As part of his two-year anti-corruption campaign, Xi has pledged to crack down on advertisements promoting Macau casinos and tighten visa restrictions, according to analysts. In addition, officials will monitor UnionPay, the only domestic bank in China, to track retail gamblers. The stakes are particularly high as Xi’s reforms to quash ostentatious spending squeeze revenue growth even further, leading to high rollers abandoning Macau’s tables.
Macau’s casino industry, which contributes 80 percent of government revenue, has boomed since 2002
Officials will review the 35 casinos in Macau and examine how operators have diversified away from gambling to decide who will get the greater share of the gambling tables in a new strip modelled on Las Vegas. Many of the companies that lead the city’s $44bn gaming industry have pledged billions of dollars to open more amenities such as theatres, convention centres and to emphasise good corporate culture and training for local residents, of which 90 percent are employed by the casinos.

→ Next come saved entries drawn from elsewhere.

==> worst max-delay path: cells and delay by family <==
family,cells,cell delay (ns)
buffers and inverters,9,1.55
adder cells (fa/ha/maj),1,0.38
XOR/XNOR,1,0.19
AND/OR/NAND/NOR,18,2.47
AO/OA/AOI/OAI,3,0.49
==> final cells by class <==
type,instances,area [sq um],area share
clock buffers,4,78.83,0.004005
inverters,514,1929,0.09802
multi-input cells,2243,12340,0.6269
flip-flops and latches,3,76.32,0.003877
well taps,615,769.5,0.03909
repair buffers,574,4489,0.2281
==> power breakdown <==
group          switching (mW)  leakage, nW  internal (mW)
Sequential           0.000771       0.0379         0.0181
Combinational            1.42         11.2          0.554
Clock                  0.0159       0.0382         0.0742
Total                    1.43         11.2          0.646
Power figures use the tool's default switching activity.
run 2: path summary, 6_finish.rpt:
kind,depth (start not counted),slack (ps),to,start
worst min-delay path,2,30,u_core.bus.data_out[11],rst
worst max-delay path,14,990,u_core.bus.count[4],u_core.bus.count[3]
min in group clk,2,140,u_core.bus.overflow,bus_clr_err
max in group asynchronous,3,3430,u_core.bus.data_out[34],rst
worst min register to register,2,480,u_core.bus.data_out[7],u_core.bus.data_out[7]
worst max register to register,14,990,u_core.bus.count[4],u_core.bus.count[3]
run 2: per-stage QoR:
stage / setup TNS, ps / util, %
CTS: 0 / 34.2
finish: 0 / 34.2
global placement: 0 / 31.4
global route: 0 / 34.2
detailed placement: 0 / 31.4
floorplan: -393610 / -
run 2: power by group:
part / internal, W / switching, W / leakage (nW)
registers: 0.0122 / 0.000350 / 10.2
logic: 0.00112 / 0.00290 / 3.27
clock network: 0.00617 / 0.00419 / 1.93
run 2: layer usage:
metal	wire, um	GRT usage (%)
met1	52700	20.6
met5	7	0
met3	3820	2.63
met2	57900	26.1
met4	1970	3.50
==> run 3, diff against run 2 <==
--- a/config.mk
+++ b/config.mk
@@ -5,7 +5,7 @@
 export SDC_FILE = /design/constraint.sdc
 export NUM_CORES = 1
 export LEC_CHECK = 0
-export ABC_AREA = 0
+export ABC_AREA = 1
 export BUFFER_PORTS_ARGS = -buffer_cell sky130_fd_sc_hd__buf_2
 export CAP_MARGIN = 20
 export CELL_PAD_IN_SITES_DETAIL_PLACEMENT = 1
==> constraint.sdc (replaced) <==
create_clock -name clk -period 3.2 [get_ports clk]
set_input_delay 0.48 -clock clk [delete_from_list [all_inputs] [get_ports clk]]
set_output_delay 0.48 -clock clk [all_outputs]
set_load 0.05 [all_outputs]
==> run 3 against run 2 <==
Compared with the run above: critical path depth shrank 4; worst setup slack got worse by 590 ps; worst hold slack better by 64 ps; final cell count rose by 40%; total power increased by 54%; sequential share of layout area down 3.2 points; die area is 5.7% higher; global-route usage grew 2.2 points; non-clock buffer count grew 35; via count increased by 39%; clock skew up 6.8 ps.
File: src/rtl/vector_wb_queue.sv
// Writeback queue between vector_alu and the vector register file write port.
// Results are buffered in order in a circular buffer and drained whenever the
// VRF arbiter grants the write port. Decode can ask whether a source register
// still has a write outstanding, so it can stall on RAW hazards.
module vector_wb_queue #(
  parameter int WIDTH      = 128,
  parameter int DEPTH      = 4,
  parameter int REG_ADDR_W = 4
) (
  input  logic                         clk,
  input  logic                         rst_n,
  input  logic                         in_valid,
  output logic                         in_ready,
  input  logic [WIDTH-1:0]             in_data,
  input  logic [REG_ADDR_W-1:0]        in_rd,
  input  logic                         flush,
  input  logic                         vrf_grant,
  output logic                         vrf_we,
  output logic [REG_ADDR_W-1:0]        vrf_waddr,
  output logic [WIDTH-1:0]             vrf_wdata,
  input  logic [REG_ADDR_W-1:0]        rs1_addr,
  input  logic [REG_ADDR_W-1:0]        rs2_addr,
  output logic                         rs1_pend,
  output logic                         rs2_pend,
  output logic [$clog2(DEPTH+1)-1:0]   count
);

  localparam int PTR_W = $clog2(DEPTH);
  localparam int CNT_W = $clog2(DEPTH+1);
  localparam logic [CNT_W-1:0] DEPTH_C = CNT_W'(DEPTH);

  logic [WIDTH-1:0]      data_q [DEPTH];
  logic [REG_ADDR_W-1:0] rd_q   [DEPTH];
  logic [DEPTH-1:0]      valid_q, valid_d;
  logic [PTR_W-1:0]      wr_ptr_q, wr_ptr_d;
  logic [PTR_W-1:0]      rd_ptr_q, rd_ptr_d;
  logic [CNT_W-1:0]      count_q, count_d;
  logic                  push;
  logic                  pop;

  // Handshake and head-of-queue outputs; a pop never frees space for a same-cycle push
  always_comb begin
    in_ready  = (count_q < DEPTH_C);
    vrf_we    = (count_q != '0) && vrf_grant && !flush;
    push      = in_valid && in_ready && !flush;
    pop       = vrf_we;
    vrf_waddr = rd_q[rd_ptr_q];
    vrf_wdata = data_q[rd_ptr_q];
    count     = count_q;
  end

  // Next-state for pointers, occupancy and per-entry valid bits; flush wins over everything
  always_comb begin
    wr_ptr_d = wr_ptr_q;
    rd_ptr_d = rd_ptr_q;
    count_d  = count_q;
    valid_d  = valid_q;
    if (flush) begin
      wr_ptr_d = '0;
      rd_ptr_d = '0;
      count_d  = '0;
      valid_d  = '0;
    end else begin
      if (pop) begin
        rd_ptr_d          = rd_ptr_q + 1'b1;
        valid_d[rd_ptr_q] = 1'b0;
      end
      if (push) begin
        wr_ptr_d          = wr_ptr_q + 1'b1;
        valid_d[wr_ptr_q] = 1'b1;
      end
      case ({push, pop})
        2'b10:   count_d = count_q + CNT_W'(1);
        2'b01:   count_d = count_q - CNT_W'(1);
        default: count_d = count_q;
      endcase
    end
  end

  // RAW hazard lookup over valid entries only; the incoming result is not visible yet
  always_comb begin
    rs1_pend = 1'b0;
    rs2_pend = 1'b0;
    for (int i = 0; i < DEPTH; i++) begin
      if (valid_q[i] && (rd_q[i] == rs1_addr)) rs1_pend = 1'b1;
      if (valid_q[i] && (rd_q[i] == rs2_addr)) rs2_pend = 1'b1;
    end
  end

  // Control state register; reset discards everything at once
  always_ff @(posedge clk or negedge rst_n) begin
    if (!rst_n) begin
      wr_ptr_q <= '0;
      rd_ptr_q <= '0;
      count_q  <= '0;
      valid_q  <= '0;
    end else begin
      wr_ptr_q <= wr_ptr_d;
      rd_ptr_q <= rd_ptr_d;
      count_q  <= count_d;
      valid_q  <= valid_d;
    end
  end

  // Entry payload storage; contents are qualified by valid_q so no reset is needed
  always_ff @(posedge clk) begin
    if (push) begin
      data_q[wr_ptr_q] <= in_data;
      rd_q[wr_ptr_q]   <= in_rd;
    end
  end

endmodule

Macau’s casino industry, which contributes 80 percent of government revenue, has boomed since 2002 and has grown into a $45bn powerhouse seven times bigger than Las Vegas. Last year its growth took a hit when revenue growth turned negative, falling by 30.4 percent in December. This saw shares fall by 30 percent to 40 percent in six months.

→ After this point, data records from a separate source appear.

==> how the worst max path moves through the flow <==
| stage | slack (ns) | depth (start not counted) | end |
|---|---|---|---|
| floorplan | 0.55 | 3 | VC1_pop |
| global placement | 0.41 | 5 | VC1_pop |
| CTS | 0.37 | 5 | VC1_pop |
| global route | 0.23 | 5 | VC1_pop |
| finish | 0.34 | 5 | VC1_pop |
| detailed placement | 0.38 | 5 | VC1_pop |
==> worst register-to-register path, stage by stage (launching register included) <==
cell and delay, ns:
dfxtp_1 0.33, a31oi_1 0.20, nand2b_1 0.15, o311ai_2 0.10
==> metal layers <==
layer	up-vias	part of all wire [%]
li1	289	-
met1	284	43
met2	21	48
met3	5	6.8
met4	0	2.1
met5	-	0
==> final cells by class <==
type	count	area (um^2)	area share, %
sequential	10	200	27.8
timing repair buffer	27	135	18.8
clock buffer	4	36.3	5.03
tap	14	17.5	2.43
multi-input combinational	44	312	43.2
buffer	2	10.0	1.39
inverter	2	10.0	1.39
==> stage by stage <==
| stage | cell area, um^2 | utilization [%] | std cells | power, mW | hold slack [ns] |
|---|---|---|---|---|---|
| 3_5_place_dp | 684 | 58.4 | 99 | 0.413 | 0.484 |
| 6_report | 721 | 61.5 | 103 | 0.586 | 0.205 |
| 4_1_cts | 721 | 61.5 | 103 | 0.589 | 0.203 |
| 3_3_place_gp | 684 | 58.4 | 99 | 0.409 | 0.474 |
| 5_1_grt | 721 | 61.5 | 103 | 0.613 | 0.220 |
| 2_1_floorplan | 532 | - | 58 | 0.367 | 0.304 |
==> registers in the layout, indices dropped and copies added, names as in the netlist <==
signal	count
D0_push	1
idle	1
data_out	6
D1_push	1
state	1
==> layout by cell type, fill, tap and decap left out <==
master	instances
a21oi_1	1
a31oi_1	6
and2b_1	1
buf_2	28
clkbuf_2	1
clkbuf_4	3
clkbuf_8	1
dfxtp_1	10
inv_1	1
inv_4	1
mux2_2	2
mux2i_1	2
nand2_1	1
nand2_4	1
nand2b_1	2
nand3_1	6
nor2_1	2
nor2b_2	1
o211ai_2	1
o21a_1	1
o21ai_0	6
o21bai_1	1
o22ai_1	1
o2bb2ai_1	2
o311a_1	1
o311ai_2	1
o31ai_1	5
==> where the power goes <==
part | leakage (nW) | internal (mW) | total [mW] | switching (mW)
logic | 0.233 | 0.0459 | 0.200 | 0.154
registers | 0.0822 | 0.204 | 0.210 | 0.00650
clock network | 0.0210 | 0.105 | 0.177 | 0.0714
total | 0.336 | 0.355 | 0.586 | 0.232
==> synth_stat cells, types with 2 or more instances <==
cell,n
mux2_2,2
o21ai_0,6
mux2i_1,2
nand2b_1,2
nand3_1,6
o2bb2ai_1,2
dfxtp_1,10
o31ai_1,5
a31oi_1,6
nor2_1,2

In comments given on Chinese state television, Xi said: “It is important for Macau to adopt a global, nationwide, future-oriented and long-term perspective, formulate appropriate plans and blueprints for its development and promote sound economic and social development.”
Focus on building a global tourism and leisure centre…promote the Macanese economy’s appropriate diversification and sustainable development. This is of great importance for the interests of the people of Macau.”